(MATERIAL SHOWN begins)

Background: an optimization exercise with open tools, aiming at small area, a short achievable clock period and few clock cycles per item. Do not read the settings as production practice. Where RTL was checked, it was by simulation tests only, not by an equivalence proof against the original. Only the layout flow was run in runs 1 to 5; the RTL was not checked for function there. Power figures rest on the tool's default switching activity, not on a simulated workload.

### flow/design.v
`timescale 1ns/100ps
package mpeg_pkg;
	typedef logic [8-1:0] byte_t;
	typedef logic [16-1:0] key_t;
	typedef enum logic {
		run_misc  = 1'b0,
		run_video = 1'b1
	} run_class_e;
	typedef logic [7:0] run_len_t;
	typedef enum logic [1:0] {
		sc_idle,
		sc_zero,
		sc_zero_zero,
		sc_prefix
	} scan_state_e;
	typedef enum logic {
		join_idle,
		join_copy
	} join_state_e;
endpackage
`timescale 1ns/100ps
module lfsr_next #(
	parameter bit DEFAULT = 1'b0
) (
	input  logic cur,
	input  logic shifted,
	input  logic key,
	input  logic sel_key,
	input  logic sel_shift,
	input  logic sel_hold,
	input  logic force_one,
	output logic nx
);
	logic kept;
	assign kept = (sel_key & key) | (sel_shift & shifted) | (sel_hold & cur);
	if (DEFAULT)
		assign nx = kept | force_one;
	else
		assign nx = kept;
endmodule
`timescale 1ns/100ps
module mpeg_scrambler_top (
	input  logic            clk,
	input  logic            rst_n,
	input  mpeg_pkg::byte_t mpeg_in,
	input  logic            mpeg_in_en,
	input  logic            stream_end,
	input  mpeg_pkg::key_t  key_in,
	input  logic            key_en,
	output mpeg_pkg::byte_t mpeg_out,
	output logic            mpeg_out_en,
	output logic            mpeg_prog_full
);
	localparam logic [1:0] SC_IDLE = 2'b00;
	localparam logic [1:0] SC_ZERO = 2'b01;
	localparam logic [1:0] SC_ZERO_ZERO = 2'b11;
	localparam logic [1:0] SC_PREFIX = 2'b10;
	mpeg_pkg::key_t lfsr;
	logic step_d;
	logic key_bit;
	logic [1:0] state;
	logic [1:0] state_nx;
	logic video;
	logic video_nx;
	logic carries_sign;
	logic is_zero;
	logic is_one;
	logic is_slice;
	logic step;
	assign carries_sign = |mpeg_in[7:1];
	assign is_zero = ~carries_sign & ~mpeg_in[0];
	assign is_one = ~carries_sign & mpeg_in[0];
	assign is_slice = (mpeg_in >= 8'h01) && (mpeg_in <= 8'hAF);
	assign key_bit = step_d ? lfsr[14] : lfsr[15];
	assign step = mpeg_in_en & video & carries_sign;
	assign mpeg_prog_full = 1'b0;
	always_comb begin
		state_nx = state;
		video_nx = video;
		case (state)
			SC_IDLE: state_nx = is_zero ? SC_ZERO : SC_IDLE;
			SC_ZERO: state_nx = is_zero ? SC_ZERO_ZERO : SC_IDLE;
			SC_ZERO_ZERO: state_nx = is_one ? SC_PREFIX : (is_zero ? SC_ZERO_ZERO : SC_IDLE);
			default: begin
				state_nx = SC_IDLE;
				video_nx = is_slice;
			end
		endcase
		if (stream_end) begin
			state_nx = SC_IDLE;
			video_nx = 1'b0;
		end
	end
	always_ff @(posedge clk) begin
		mpeg_out <= {mpeg_in[7:1], mpeg_in[0] ^ (video & carries_sign & key_bit)};
		mpeg_out_en <= mpeg_in_en & rst_n;
	end
	logic sel_key;
	logic sel_shift;
	logic sel_hold;
	logic force_one;
	mpeg_pkg::key_t lfsr_shifted;
	mpeg_pkg::key_t lfsr_nx;
	assign sel_key = rst_n & key_en & (key_in != '0);
	assign sel_shift = rst_n & ~key_en & step_d;
	assign sel_hold = rst_n & ~key_en & ~step_d;
	assign force_one = ~rst_n | (key_en & (key_in == '0));
	assign lfsr_shifted = {lfsr[14:0], lfsr[15] ^ lfsr[13] ^ lfsr[12] ^ lfsr[10]};
	for (genvar i = 0; i < 16; i++) begin : g_lfsr
		lfsr_next #(.DEFAULT(16'hACE1 >> i & 1)) next (
			.cur(lfsr[i]),
			.shifted(lfsr_shifted[i]),
			.key(key_in[i]),
			.sel_key(sel_key),
			.sel_shift(sel_shift),
			.sel_hold(sel_hold),
			.force_one(force_one),
			.nx(lfsr_nx[i])
		);
	end
	always_ff @(posedge clk)
		lfsr <= lfsr_nx;
	always_ff @(posedge clk) begin
		if (!rst_n) begin
			step_d <= 1'b0;
			state <= SC_IDLE;
			video <= 1'b0;
		end else begin
			step_d <= step & ~key_en;
			if (mpeg_in_en) begin
				state <= state_nx;
				video <= video_nx;
			end
		end
	end
endmodule
### flow/flow/run.sh
#!/bin/bash
# Standard ORFS layout with plain buf_1 cells as the port buffers (buffer_ports otherwise picks a
# delay buffer), a clock tree of clkbuf_4 cells without dummy loads, and the slow wide OR cells
# added to the platform's don't-use list (flow/dont_use.txt holds the platform's list and these),
# so that synthesis builds wide ORs from NOR and NAND gates. Make's full output goes to
# flow_make.log here.
set -euo pipefail
bash standard.sh "BUFFER_PORTS_ARGS=-buffer_cell sky130_fd_sc_hd__buf_1" \
	"CTS_ARGS=-sink_clustering_enable -repair_clock_nets -dont_use_dummy_load -buf_list sky130_fd_sc_hd__clkbuf_4" \
	"DONT_USE_CELLS=$(cat flow/dont_use.txt)" \
	finish > flow_make.log 2>&1
### flow/flow/dont_use.txt
sky130_fd_sc_hd__probe_p_8 sky130_fd_sc_hd__probec_p_8 sky130_fd_sc_hd__lpflow_bleeder_1 sky130_fd_sc_hd__lpflow_clkbufkapwr_1 sky130_fd_sc_hd__lpflow_clkbufkapwr_16 sky130_fd_sc_hd__lpflow_clkbufkapwr_2 sky130_fd_sc_hd__lpflow_clkbufkapwr_4 sky130_fd_sc_hd__lpflow_clkbufkapwr_8 sky130_fd_sc_hd__lpflow_clkinvkapwr_1 sky130_fd_sc_hd__lpflow_clkinvkapwr_16 sky130_fd_sc_hd__lpflow_clkinvkapwr_2 sky130_fd_sc_hd__lpflow_clkinvkapwr_4 sky130_fd_sc_hd__lpflow_clkinvkapwr_8 sky130_fd_sc_hd__lpflow_decapkapwr_12 sky130_fd_sc_hd__lpflow_decapkapwr_3 sky130_fd_sc_hd__lpflow_decapkapwr_4 sky130_fd_sc_hd__lpflow_decapkapwr_6 sky130_fd_sc_hd__lpflow_decapkapwr_8 sky130_fd_sc_hd__lpflow_inputiso0n_1 sky130_fd_sc_hd__lpflow_inputiso0p_1 sky130_fd_sc_hd__lpflow_inputiso1n_1 sky130_fd_sc_hd__lpflow_inputiso1p_1 sky130_fd_sc_hd__lpflow_inputisolatch_1 sky130_fd_sc_hd__lpflow_isobufsrc_1 sky130_fd_sc_hd__lpflow_isobufsrc_16 sky130_fd_sc_hd__lpflow_isobufsrc_2 sky130_fd_sc_hd__lpflow_isobufsrc_4 sky130_fd_sc_hd__lpflow_isobufsrc_8 sky130_fd_sc_hd__lpflow_isobufsrckapwr_16 sky130_fd_sc_hd__lpflow_lsbuf_lh_hl_isowell_tap_1 sky130_fd_sc_hd__lpflow_lsbuf_lh_hl_isowell_tap_2 sky130_fd_sc_hd__lpflow_lsbuf_lh_hl_isowell_tap_4 sky130_fd_sc_hd__lpflow_lsbuf_lh_isowell_4 sky130_fd_sc_hd__lpflow_lsbuf_lh_isowell_tap_1 sky130_fd_sc_hd__lpflow_lsbuf_lh_isowell_tap_2 sky130_fd_sc_hd__lpflow_lsbuf_lh_isowell_tap_4 sky130_fd_sc_hd__or4_1 sky130_fd_sc_hd__or4_2 sky130_fd_sc_hd__or4_4 sky130_fd_sc_hd__or4b_1 sky130_fd_sc_hd__or4b_2 sky130_fd_sc_hd__or4b_4 sky130_fd_sc_hd__or4bb_1 sky130_fd_sc_hd__or4bb_2 sky130_fd_sc_hd__or4bb_4 sky130_fd_sc_hd__or3_1 sky130_fd_sc_hd__or3_2 sky130_fd_sc_hd__or3_4 sky130_fd_sc_hd__or3b_1 sky130_fd_sc_hd__or3b_2 sky130_fd_sc_hd__or3b_4
### flow/standard.sh
#!/bin/bash
# synth_recipe.tcl (not shown) runs the flow's synth.tcl, then flattens the netlist and writes it again
# the make line also repeats each setting of config.mk as NAME=value (left out here)
make -C /OpenROAD-flow-scripts/flow DESIGN_CONFIG=/design/flow/config.mk WORK_HOME=/design/flow/orfs CLKGATE_MAP_FILE= SYNTH_SCRIPT=/design/flow/synth_recipe.tcl "${@:-finish}"
### flow/config.mk
export PLATFORM = sky130hd
export DESIGN_NAME = mpeg_scrambler_top
export DESIGN_NICKNAME = mpeg_scrambler_top
export VERILOG_FILES = /design/flow/design.v
export SDC_FILE = /design/flow/constraint.sdc
export NUM_CORES = 4
export LEC_CHECK = 0
export CAP_MARGIN = 20
export CORE_AREA = 2.5 2.5 58.5 58.5
export DIE_AREA = 0 0 61 61
export SETUP_SLACK_MARGIN = 3.1
export SLEW_MARGIN = 20
export SYNTH_HIERARCHICAL = 1
### flow/constraint.sdc
create_clock -name core_clock -period 5.0 [get_ports {clk}]
set_input_delay 1.0000 -clock core_clock [delete_from_list [all_inputs] [get_ports {clk}]]
set_output_delay 1.0000 -clock core_clock [all_outputs]
set_load 0.01 [all_outputs]
==> impl_metrics.csv, run 1 <==
group,metric,value,unit
worst_setup_path,critical_path_class,"primary input to flip-flop",
clocking,clock_path_buffers,2,
sta,min_period,1.97,ns
clocking,htree_levels,2,
global_routing,gr-usage-met2,0.273,
worst_setup_path,worst-path-max-fanout,7,
clocking,numCtsBuffers,5,
finish,layout_common_cells,"29 x buf_1, 29 x dfxtp_1, 10 x nand2_1",
synth,syn-mean-instance-area,10.1,um^2
pwr,finalPower,0.436,mW
drt,drt-total-wl,2710,um
pwr,internal-power,0.325,mW
synth,yosysSeqAreaShare,0.530,
finish,drive_above_1_share,0.270,
synth,syn_nets,137,
synth,syn_area,0.00109,mm^2
finish,antennaDiodeCount,0,
global_routing,antenna_found_initial,0,
drt,remaining_drc_errors,0,
min_path,min-delay-path-class,"flip-flop to flip-flop",
synth,synthArstFlopShare,0,
die,die_x,61,um
drt,wl_per_cell,13.4,um
synth,synth_ff_type,"dfxtp_1",
die,std_cell_rows,20,
pwr,pwr-share-clk,0.268,
drt,drt_iter0_drc,115,
global_routing,gr-usage-met3,0.0725,
clocking,clk_latency,0.32,ns
placed_design,hpwl,1820,um
pwr,vdd_ir_drop_max,0.000180,V
worst_setup_path,arrival,2.16,ns
clocking,cts_tree,"yes",
worst_setup_path,crit_required,5.19,ns
die,ios,39,
worst_setup_path,start_kind,"primary input",
die,design.core.area,0.00303,mm^2
worst_setup_path,cp-end-kind,"flip-flop",
pwr,p_leak,0.625,nW
outcome,status,"complete, no violations",
pwr,p_sw_frac,0.255,
finish,fin_nets,190,
global_routing,globalRouteMet1Util,0.195,
sta,finalMaxSlewViolations,0,
synth,synth-seq-cells,29,
drt,dr.pass1.iters,5,
global_routing,track_usage,0.165,
sta,setup_tns,0,ns
sta,period_share,0.394,
clocking,clkTransAtPathRegs,0.09,ns
synth,yosysUniqueCellTypes,27,
clocking,cts.sinks,29,
run,drv_cap,0,
global_routing,grt_pass1_wl,4450,um
pwr,combPwrFrac,0.157,
clocking,clk_root_buffer_cell,"clkbuf_4",
sta,fmax,508,MHz
synth,synth_edf_count,0,
global_routing,top_usage_layer,"met2",
drt,antenna_left,0,
die,start_util,0.362,
pwr,pwr_density_cell,276,mW/mm^2
die,die-area,0.00372,mm^2
sta,setup_viol,0,
global_routing,grt_max_degree,17,
drt,dr_total_vias,1069,
sta,skew,0.0199,ns
sta,rsz0062_at_grt,"yes",
pwr,p_switching,0.111,mW
global_routing,gr-total-overflow,0,
placed_design,portBuffers,37,
synth,synth_warnings,7,
placed_design,gp_congestion,0.880,
global_routing,grt_pass1_vias,986,
synth,syn_inst,108,
drt,via_per_inst,5.27,
sta,hold_viol_final,0,
pwr,seqPwrFrac,0.576,
die,dieHeight,61,um
finish,syn2layout_area_growth,44.6,%
## cells by family after synthesis
logic type,count (synthesis),synth area share
compound gates,32,0.210
xor+xnor,4,0.0320
buf+inv,10,0.0377
flops,29,0.530
mux,1,0.0103
other cells,1,0.00343
simple gates,31,0.176
## power by group through the flow
stage	registers (mW)	clock network, mW	logic [mW]
floorplan	0.257	0	0.0259
global placement	0.256	0	0.0496
detailed placement	0.256	0	0.0508
CTS	0.251	0.122	0.0618
global route	0.253	0.135	0.0754
finish	0.251	0.117	0.0683
## cells in the mapped netlist (2+ instances only)
library cell  count  share of area
dfxtp_1          29           0.53
nor2b_1           4          0.023
nand2_1          10          0.034
a22oi_1           8          0.055
nand3_1           2         0.0091
o21ai_0           3          0.014
a222oi_1          8          0.073
and3_1            2          0.011
xnor2_1           3          0.024
inv_1             9          0.031
a21oi_1          10          0.046
nand4_1           2          0.011
nor4_1            4          0.023
## registers in the layout, summed over array words and instances (netlist names)
name and cells:
step_d 1, lfsr 16, mpeg_out_en 1, state 2, mpeg_out 8, video 1
## what timing repair did
item,in CTS,in global routing
endpoints found under the setup margin,16,17
hold buffers,0,0
setup buffers,7,2
pin swaps,2,8
hold endpoints to repair,0,0
cloned,1,0
resized for setup,25,11
## layer usage
layer / up-vias / routed length, um
met2: 44 / 1320
met4: 0 / 17
li1: 514 / -
met3: 2 / 193
met5: - / 0
met1: 509 / 1180
## stage by stage
stage	setup slack, ns	util	hold slack (ns)	instance area, um^2	std cells
after detailed placement	2.54	0.440	0.448	1330	188
after CTS	3.05	0.500	0.462	1520	201
final	3.03	0.523	0.465	1580	203
after global routing	2.94	0.523	0.498	1580	203
after global placement	2.59	0.440	0.443	1330	188
after floorplan	2.95	-	0.433	1150	108
## final cells by class
cell class	count	area (um^2)
fillers	291	1450
multi-input cells	70	592
flip-flops and latches	29	581
repair buffers	46	284
well taps	44	55.1
clock buffers	5	37.5
inverters	9	33.8
## worst max-delay path, cell delays in order
cell and delay, ns:
buf_8 0.10, nor4_4 0.26, nand4_1 0.18, and3_4 0.23, a222oi_1 0.33, inv_1 0.06
## path summary, 6_finish.rpt
| path | endpoint | from | depth (start not counted) | slack (ns) |
|---|---|---|---|---|
| worst min register to register | lfsr[4]$_DFF_P_ | lfsr[3]$_DFF_P_ | 2 | 0.47 |
| worst max-delay path | lfsr[14]$_DFF_P_ | key_in[9] | 6 | 3.03 |
| worst min-delay path | lfsr[4]$_DFF_P_ | lfsr[3]$_DFF_P_ | 2 | 0.47 |
| worst max register to register | lfsr[14]$_DFF_P_ | step_d$_SDFF_PN0_ | 3 | 3.82 |
==> inputs of run 2 (changes only) <==
--- a/flow/config.mk
+++ b/flow/config.mk
@@ -9,5 +9,5 @@
 export CORE_AREA = 2.5 2.5 58.5 58.5
 export DIE_AREA = 0 0 61 61
-export SETUP_SLACK_MARGIN = 3.1
+export SETUP_SLACK_MARGIN = 3.2
 export SLEW_MARGIN = 20
 export SYNTH_HIERARCHICAL = 1
==> run 2 against run 1 <==
Net effect: utilization down 0.41 points; first-iteration DRC count is 48% lower; critical path depth did not move; non-clock buffer count unchanged; flip-flop and latch count unchanged; die area stayed put; sequential power is essentially flat; fmax is 2.7% lower; combinational power is 3% lower; sequential share of layout area up 0.29 points; largest cell class unchanged; highest routed layer unchanged.
==> impl_metrics.csv, run 2 <==
group,metric,value,unit
outcome,status,"complete, no violations",
worst_setup_path,arrival,2.22,ns
synth,synth_area_leaders,"dfxtp_1 53%, a222oi_1 7.3%, a22oi_1 5.5%",
clocking,ctsHoldBuffers,0,
clocking,clk_latency,0.32,ns
drt,via_per_inst,5.16,
clocking,htree_levels,2,
synth,synth_edf_count,0,
sta,finalMaxSlewViolations,0,
die,die_x,61,um
die,std_cell_rows,20,
worst_setup_path,rr_startpoint,"step_d$_SDFF_PN0_",
synth,synth_ff_type,"dfxtp_1",
synth,synthArstFlopShare,0,
drt,wl_per_cell,13.3,um
drt,dr_total_vias,1048,
synth,synth_top_area_share,0.530,
drt,antenna_left,0,
placed_design,hpwl,1800,um
synth,yosysUniqueCellTypes,27,
global_routing,grt_max_degree,17,
placed_design,gp_congestion,0.780,
pwr,pwr_density_cell,277,mW/mm^2
sta,rsz0062_at_grt,"yes",
clocking,clkTransAtPathRegs,0.09,ns
drt,remaining_drc_errors,0,
sta,setup_tns,0,ns
sta,fmax,494,MHz
finish,drive_above_1_share,0.308,
placed_design,portBuffers,37,
clocking,clk_root_buffer_cell,"clkbuf_4",
finish,final_common_cell,"dfxtp_1",
sta,setup_viol,0,
die,start_util,0.362,
finish,fin_util,0.519,
synth,syn-mean-instance-area,10.1,um^2
finish,syn2layout_area_growth,43.4,%
finish,layout_common_cells,"29 x dfxtp_1, 25 x buf_1, 10 x nand2_1",
worst_setup_path,crit_required,5.19,ns
sta,hold_viol_final,0,
worst_setup_path,cp-end-kind,"flip-flop",
drt,drt_iter0_drc,60,
pwr,p_leak,0.629,nW
finish,antennaDiodeCount,0,
finish,top_register,"lfsr",
worst_setup_path,worst-path-max-fanout,6,
pwr,vdd_ir_drop_max,0.000165,V
synth,syn_inst,108,
clocking,numCtsBuffers,5,
worst_setup_path,endpoint,"lfsr[2]$_DFF_P_",
worst_setup_path,critical_path_class,"primary input to flip-flop",
worst_setup_path,start_kind,"primary input",
global_routing,grt_pass1_wl,4020,um
global_routing,gr-total-overflow,0,
worst_setup_path,worstReg2RegEnd,"lfsr[2]$_DFF_P_",
synth,synth_warnings,7,
synth,yosysTopAreaCell,"dfxtp_1",
sta,skew,0.0148,ns
worst_setup_path,worst-r2r-setup-slack,3.80,ns
global_routing,antenna_found_initial,0,
sta,period_share,0.405,
finish,largest_reg_flops,16,
min_path,min-delay-path-class,"flip-flop to flip-flop",
die,ios,39,
finish,fin_nets,190,
clocking,cts.sinks,29,
run,drv_cap,0,
drt,drt-total-wl,2690,um
synth,synth-seq-cells,29,
global_routing,grt_pass1_vias,944,
clocking,cts_tree,"yes",
finish,reg_top3,"lfsr: 16 flops, mpeg_out: 8 flops, state: 2 flops",
synth,synth.most_common_cell,"dfxtp_1",
clocking,clock_path_buffers,2,
die,design.core.area,0.00303,mm^2
synth,synth_common_cells,"29 x dfxtp_1, 10 x a21oi_1, 10 x nand2_1, 9 x inv_1",
global_routing,track_usage,0.153,
synth,syn_area,0.00109,mm^2
drt,dr.pass1.iters,5,
sta,min_period,2.02,ns
synth,syn_nets,137,
synth,yosysSeqAreaShare,0.530,
die,die-area,0.00372,mm^2
die,dieHeight,61,um
worst_setup_path,reg2regPathDepth,3,
worst_setup_path,cp-startpoint,"key_in[14]",
==> run 2: changes by cell type in the layout (fill, tap and decap cells not counted) <==
cell | before | now
buf_2 | 0 | 7
clkbuf_2 | 1 | 2
buf_1 | 29 | 25
a21oi_2 | 6 | 8
buf_6 | 8 | 6
a21oi_1 | 4 | 2
buf_4 | 6 | 5
buf_8 | 1 | 0
==> run 2: layer usage <==
metal,vias to the layer above,part of all wire,global-route usage,wire length [um]
met1,493,0.43,0.175,1160
met2,36,0.49,0.243,1310
met4,0,0.0078,0.0683,21
met5,-,0,0,0
li1,517,-,-,-
met3,2,0.072,0.0746,194
==> run 2: layout make-up <==
| class | count | area (um^2) |
|---|---|---|
| well taps | 44 | 55.1 |
| clock buffers | 5 | 37.5 |
| inverters | 9 | 33.8 |
| fillers | 287 | 1460 |
| multi-input cells | 70 | 599 |
| repair buffers | 46 | 264 |
| flip-flops and latches | 29 | 581 |
==> run 2: report_power, final <==
group | internal, mW | leakage [nW] | switching [mW]
Combinational | 0.0323 | 0.364 | 0.0342
Clock | 0.0468 | 0.0230 | 0.0699
Sequential | 0.244 | 0.242 | 0.00697
==> run 2: how the worst min path moves through the flow <==
| stage | from | end | slack [ns] | cells past startpoint |
|---|---|---|---|---|
| after floorplan | lfsr[1]$_DFF_P_ | lfsr[2]$_DFF_P_ | 0.43 | 2 |
| after global placement | lfsr[8]$_DFF_P_ | lfsr[9]$_DFF_P_ | 0.44 | 2 |
| after detailed placement | lfsr[8]$_DFF_P_ | lfsr[9]$_DFF_P_ | 0.45 | 2 |
| after CTS | lfsr[4]$_DFF_P_ | lfsr[5]$_DFF_P_ | 0.48 | 2 |
| after global routing | lfsr[6]$_DFF_P_ | lfsr[7]$_DFF_P_ | 0.50 | 2 |
| final | lfsr[6]$_DFF_P_ | lfsr[7]$_DFF_P_ | 0.47 | 2 |
==> run 2: stage by stage <==
step	std cells	power (mW)	area, um^2	hold WS [ns]	setup WS [ns]
4_1_cts	200	0.431	1480	0.475	2.99
6_report	203	0.434	1570	0.471	2.98
3_5_place_dp	188	0.307	1340	0.447	2.58
3_3_place_gp	188	0.306	1340	0.443	2.62
2_1_floorplan	108	0.283	1150	0.433	2.95
5_1_grt	203	0.458	1570	0.501	2.93
==> run 2: critical path: stages <==
cell and delay [ns]:
buf_6 0.10, nor4_4 0.28, nand4_1 0.19, and3_4 0.22
a222oi_1 0.35, inv_1 0.06
==> run 2: cell families (layout without fill, tap and decap cells) <==
group,after synthesis,after routing,synth area share
compound gates,32,32,0.210
xor+xnor,4,4,0.0320
buf+inv,10,60,0.0377
flops,29,29,0.530
mux,1,1,0.0103
other cells,1,1,0.00343
simple gates,31,32,0.176
==> run 2: repair_timing <==
item / 4_1_cts / 5_1_grt
pin swaps: 8 / 10
setup endpoints to repair: 17 / 25
setup buffers: 6 / 3
gates cloned: 1 / 0
resized for setup: 15 / 25
==> inputs of run 3 (changes only) <==
--- a/flow/config.mk
+++ b/flow/config.mk
@@ -9,5 +9,5 @@
 export CORE_AREA = 2.5 2.5 58.5 58.5
 export DIE_AREA = 0 0 61 61
-export SETUP_SLACK_MARGIN = 3.2
+export SETUP_SLACK_MARGIN = 3.15
 export SLEW_MARGIN = 20
 export SYNTH_HIERARCHICAL = 1
==> run 3 against run 2 <==
Net effect: global-route usage up 1.2 points; flip-flop and latch count unchanged; largest power group unchanged; first-iteration DRC count up 67%; sequential power about the same; via count up 4.3%; utilization up 1.7 points; die area unchanged.
==> impl_metrics.csv, run 3 <==
group,metric,value,unit
die,die_x,61,um
synth,syn_nets,137,
synth,synth.most_common_cell,"dfxtp_1",
sta,rsz0062_at_grt,"yes",
worst_setup_path,start_kind,"primary input",
drt,dr.pass1.iters,6,
drt,via_per_inst,5.33,
worst_setup_path,cp-end-kind,"flip-flop",
pwr,vdd_ir_drop_max,0.000186,V
global_routing,gr-total-overflow,0,
placed_design,placed_area,0.00133,mm^2
worst_setup_path,worst-path-max-fanout,7,
sta,fmax,506,MHz
finish,antennaDiodeCount,0,
synth,yosysTopAreaCell,"dfxtp_1",
synth,synth_common_cells,"29 x dfxtp_1, 10 x a21oi_1, 10 x nand2_1, 9 x inv_1",
clocking,clk_latency,0.33,ns
sta,finalMaxSlewViolations,0,
drt,drt_iter0_drc,100,
global_routing,grt_pass1_wl,4460,um
finish,largest_reg_flops,16,
die,ios,39,
drt,drt-total-wl,2870,um
sta,min_period,1.98,ns
synth,synth_warnings,7,
sta,skew,0.0168,ns
sta,period_share,0.395,
finish,fin_util,0.535,
global_routing,grt_max_degree,17,
clocking,cts.sinks,29,
synth,syn-mean-instance-area,10.1,um^2
worst_setup_path,arrival,2.17,ns
finish,drive_above_1_share,0.311,
pwr,pwr_density_cell,272,mW/mm^2
drt,wl_per_cell,14.0,um
finish,layout_common_cells,"29 x dfxtp_1, 25 x buf_1, 12 x buf_6",
finish,final_common_cell,"dfxtp_1",
synth,synth_ff_type,"dfxtp_1",
pwr,combPwrFrac,0.163,
run,drv_cap,0,
pwr,p_sw_frac,0.258,
drt,dr_total_vias,1093,
clocking,clkTransAtPathRegs,0.07,ns
clocking,htree_levels,2,
die,die-area,0.00372,mm^2
clocking,ctsHoldBuffers,0,
global_routing,antenna_found_initial,0,
finish,ff_latch_area,581,um^2
finish,fin_nets,192,
synth,synth_edf_count,0,
synth,synth-seq-cells,29,
clocking,numCtsBuffers,5,
drt,antenna_left,0,
worst_setup_path,critical_path_class,"primary input to flip-flop",
worst_setup_path,crit_required,5.20,ns
outcome,status,"complete, no violations",
placed_design,gp_congestion,0.880,
synth,synthArstFlopShare,0,
sta,hold_ws,0.468,ns
min_path,min-delay-path-class,"flip-flop to flip-flop",
placed_design,portBuffers,37,
pwr,pwr-share-clk,0.267,
synth,yosysSeqAreaShare,0.530,
clocking,cts_tree,"yes",
pwr,finalPower,0.441,mW
finish,fillCellCount,279,
synth,synth_area_leaders,"dfxtp_1 53%, a222oi_1 7.3%, a22oi_1 5.5%",
pwr,p_leak,0.650,nW
die,std_cell_rows,20,
pwr,internal-power,0.327,mW
synth,syn_area,0.00109,mm^2
finish,top_register,"lfsr",
die,design.core.area,0.00303,mm^2
synth,synth_top_area_share,0.530,
finish,syn2layout_area_growth,48.0,%
finish,reg_top3,"lfsr: 16 flops, mpeg_out: 8 flops, state: 2 flops",
synth,yosysUniqueCellTypes,27,
drt,remaining_drc_errors,0,
pwr,seqPwrFrac,0.570,
pwr,p_switching,0.114,mW
finish,multiInputGateArea,604,um^2
placed_design,hpwl,1820,um
global_routing,grt_pass1_vias,991,
sta,tightest_slew,0.512,ns
sta,slew-limit-headroom,0.659,
clocking,clk_root_buffer_cell,"clkbuf_4",
sta,setup_tns,0,ns
sta,setup_viol,0,
finish,final_area,0.00162,mm^2
synth,syn_inst,108,
global_routing,track_usage,0.166,
sta,hold_viol_final,0,
die,start_util,0.362,
die,dieHeight,61,um
clocking,clock_path_buffers,2,
==> run 3: cell counts after synthesis <==
Identical to the previous run, type by type.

(MATERIAL SHOWN ends)

» WHAT IS BEING ASKED
Which lines hold the word "wide"? Return all of them from the records above.

» TASK RESPONSE
# delay buffer), a clock tree of clkbuf_4 cells without dummy loads, and the slow wide OR cells
# so that synthesis builds wide ORs from NOR and NAND gates. Make's full output goes to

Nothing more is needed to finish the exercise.